Adiós a la Chilindrina

Todavía recuerdo el día en que conocí a la Chilindrina. Llegamos a visitarla mojados, sedientos y pidiendo a gritos una ducha. Casi rompemos el carro, las pistas internas de Cieneguilla son una mezcla de huecos y tierra. Para colmo son de bajada. Igual yo estaba emocionada y llevaba en mi bolsa azul una caja de galletas. Ella, como una princesa ofendida, no hizo caso a nuestra ofrenda. Al rato se acercó a probar una. No tardó ni 30 segundos en escupirla. Es eticosa como yo. En cambio, los otros perritos se devoraron la caja en unos minutos.

No me gusta el nombre Chilindrina. De niña mi mamá me prohibió ver El Chavo del ocho porque le dije: ¡vieja chancluda!. ¿Me perdí de mucho? Tal vez. Aún no puedo ver ese viejo programa mexicano con tranquilidad. Siento que en cualquier momento, mi mamá entrará haciendo sonar sus tacones y me lanzará una de sus miradas que me paralizaban de pies a cabeza.

Ha pasado más de un año desde que Chilindrina se convirtió en Chinita Fernanda Rivas Ramírez: nuestra perrihija. Erizos de peluche, pelotas de colores, patos destripados y un chancho naranja que vuela sin tener alas. Todo ello flota por mi sala a su gusto y con mi beneplácito. A Pedro, mi esposo, no le permito dejar nada fuera de su sitio. Tengo un TOC con el orden. Ella cambió mi vida desde que la cargué en mis brazos. Mi corazón está lleno de risas, lamidas y unos cuantos arañazos. Mi Google Photos con más de 800 fotos dentro de un álbum titulado Chini’s Life.

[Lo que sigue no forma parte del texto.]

### config.mk
export PLATFORM = sky130hd
export DESIGN_NAME = valid_ready_fifo_flat
export DESIGN_NICKNAME = d
export VERILOG_FILES = /design/src/rtl/valid_ready_pkg.sv /design/src/rtl/valid_ready_std_if.sv /design/src/rtl/valid_ready_fifo_mem.sv /design/src/rtl/valid_ready_fifo.sv /design/src/flat_wrapper.sv
export SDC_FILE = /design/constraint.sdc
export NUM_CORES = 1
export LEC_CHECK = 0
export BUFFER_PORTS_ARGS = -buffer_cell sky130_fd_sc_hd__buf_4
export CAP_MARGIN = 20
export CORE_AREA = 2 2 69 71
export DETAILED_ROUTE_END_ITERATION = 10
export DIE_AREA = 0 0 71 73
export HOLD_SLACK_MARGIN = 0.15
export SYNTH_ARGS = -nofsm -noshare
export SYNTH_HDL_FRONTEND = slang
export SYNTH_SLANG_ARGS = --single-unit
### constraint.sdc
create_clock -name clk -period 1.95 [get_ports clk]
set_clock_uncertainty 0.1 [all_clocks]
set_input_delay 0.2925 -clock clk [delete_from_list [all_inputs] [get_ports clk]]
set_output_delay 0.2925 -clock clk [all_outputs]
set_load 0.03 [all_outputs]
### src/rtl/valid_ready_pkg.sv
// Shared helpers for the valid/ready stream FIFO: pointer width and
// elaboration-time checks on the DEPTH parameter.
package valid_ready_pkg;

  function automatic int ptr_w(input int depth);
    return $clog2(depth) + 1;
  endfunction

  function automatic bit depth_is_pow2(input int depth);
    return (depth > 0) && ((depth & (depth - 1)) == 0);
  endfunction

  function automatic bit depth_ok(input int depth);
    return depth_is_pow2(depth) && (depth >= 2);
  endfunction

endpackage

### src/rtl/valid_ready_std_if.sv
// Standard valid/ready stream interface; the producer drives valid/data
// and the consumer drives ready.
interface valid_ready_std_if #(
  parameter int DATAWIDTH = 8
) ();
  logic                 valid;
  logic                 ready;
  logic [DATAWIDTH-1:0] data;

  modport in  (input valid, input data, output ready);
  modport out (output valid, output data, input ready);
endinterface

### src/rtl/valid_ready_fifo_mem.sv
// DEPTH x DATAWIDTH storage for the stream FIFO: synchronous write,
// asynchronous read, no reset.
module valid_ready_fifo_mem #(
  parameter int DATAWIDTH = 8,
  parameter int DEPTH     = 4
) (
  input  logic                       clk,
  input  logic                       we,
  input  logic [$clog2(DEPTH)-1:0]   waddr,
  input  logic [DATAWIDTH-1:0]       wdata,
  input  logic [$clog2(DEPTH)-1:0]   raddr,
  output logic [DATAWIDTH-1:0]       rdata
);

  logic [DATAWIDTH-1:0] mem [DEPTH];

  always_ff @(posedge clk) begin
    if (we) mem[waddr] <= wdata;
  end

  assign rdata = mem[raddr];

endmodule

### src/rtl/valid_ready_fifo.sv
// Elastic valid/ready buffer with registered ready/valid (no in->out comb path).
// Optional occupancy port enabled by VALID_READY_FIFO_COUNT_EN.
module valid_ready_fifo
  import valid_ready_pkg::*;
#(
  parameter int DATAWIDTH = 8,
  parameter int DEPTH     = 4
) (
  input  logic                        clk,
  input  logic                        rst,
  valid_ready_std_if.in               in_if,
  valid_ready_std_if.out              out_if
`ifdef VALID_READY_FIFO_COUNT_EN
  ,
  output logic [ptr_w(DEPTH)-1:0]     count
`endif
);

  localparam int PW = ptr_w(DEPTH);
  localparam int AW = PW - 1;

  if (!depth_ok(DEPTH)) begin : g_depth_check
    $error("valid_ready_fifo: DEPTH must be a power of two and at least 2");
  end

  logic [PW-1:0] wr_ptr, rd_ptr;
  logic [PW-1:0] wr_next, rd_next;
  logic          ready_q, valid_q;
  logic          push, pop;
  logic          full_next, empty_next;

  assign push = in_if.valid && ready_q;
  assign pop  = valid_q && out_if.ready;

  assign wr_next = wr_ptr + PW'(push);
  assign rd_next = rd_ptr + PW'(pop);

  // Flags are evaluated on the post-update pointers so ready/valid can be registered.
  assign empty_next = (wr_next == rd_next);
  assign full_next  = (wr_next[AW-1:0] == rd_next[AW-1:0]) &&
                      (wr_next[AW] != rd_next[AW]);

  always_ff @(posedge clk or posedge rst) begin
    if (rst) begin
      wr_ptr  <= '0;
      rd_ptr  <= '0;
      ready_q <= 1'b0;
      valid_q <= 1'b0;
    end else begin
      wr_ptr  <= wr_next;
      rd_ptr  <= rd_next;
      ready_q <= !full_next;
      valid_q <= !empty_next;
    end
  end

  assign in_if.ready  = ready_q;
  assign out_if.valid = valid_q;

  valid_ready_fifo_mem #(
    .DATAWIDTH (DATAWIDTH),
    .DEPTH     (DEPTH)
  ) u_mem (
    .clk   (clk),
    .we    (push),
    .waddr (wr_ptr[AW-1:0]),
    .wdata (in_if.data),
    .raddr (rd_ptr[AW-1:0]),
    .rdata (out_if.data)
  );

`ifdef VALID_READY_FIFO_COUNT_EN
  logic [PW-1:0] count_q;

  always_ff @(posedge clk or posedge rst) begin
    if (rst) count_q <= '0;
    else     count_q <= wr_next - rd_next;
  end

  assign count = count_q;
`endif

endmodule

Olfatear las esquinas, el pasto, el orine de otros perros, olfatear todo lo que la rodea. Chini me enseña a olfatear la vida, a prestar atención a esos detalles que no ves cuando tienes la cabeza atrapada en el smartphone. Dejé de ser tortuga y me volví a convertir en ser humano. Una mujer de 42 años que mira las flores fucsias que han caído al pasto, que se maravilla al ver el vuelo de los picaflores y, sobre todo, que observa con envidia como una adolescente está sin zapatos sobre la hierba: no le importa que ahí orinen nuestros perros ni que en ese mismo lugar el chico de gorra desteñida fume marihuana en las tardes soleadas. Ella es libre como lo es Chini y como yo sigo intentando serlo.

¿Caca de perro? AGGH con mayúscula. Un año después. Qué emoción que la caquita de Chini sea sólida y bien formada. Hasta parece una pequeña obra de arte que me confirma que está sana. Que la tendré varios años a mi lado y que seguirá lamiendo mi rodilla cada vez que nos sentemos en el mueble a ver televisión.

Somos una manada de a tres. Encajamos como piezas de rompecabeza cuando tomamos nuestra siesta dominical. Mi esposo ocupa el 70% de la cama, Chini y yo nos acomodamos en el otro 30. Es fascinante escucharlos dormir. El sol los ilumina levemente y es como si les diera permiso para iniciar su melodía roncoanimal. La corneta de Pedro es estridente (esas fosas nasales son poderosas) y los gruñiditos algodonados de Chini son dulces. Supongo que soñará con el pollito que aún no puede comer y con su amigo el gato que le enseñó a saltar sin miedo ni reserva.

Chini tiene alma de contorsionista. Sus sitios predilectos para descansar son sobre el mueble con la cabeza colgada, atravesada debajo de la silla de patas de metal o sobre las piernas de Pedro esperando su masaje relajante con sus tetitas al aire. Ama treparse sobre nosotros. No sabe que mi vejiga sufre cuando camina sobre ella o que cuando decide saltar sobre los huevos de Pedro, mi marido lanza un carajo bajito. No queda rastro de la Chilindrina asustada de pelaje peluchón que un 28 de enero aterrizó en nuestro departamento. Hoy me miran los inmensos ojos marrones de Chini, de la enana que duerme entre mis piernas y que, cada día, salta en la sala tratando de atrapar moscas en el aire. Tal vez de eso se trate la vida de saltar y saltar hasta alcanzar los sueños que parecen estar demasiado altos.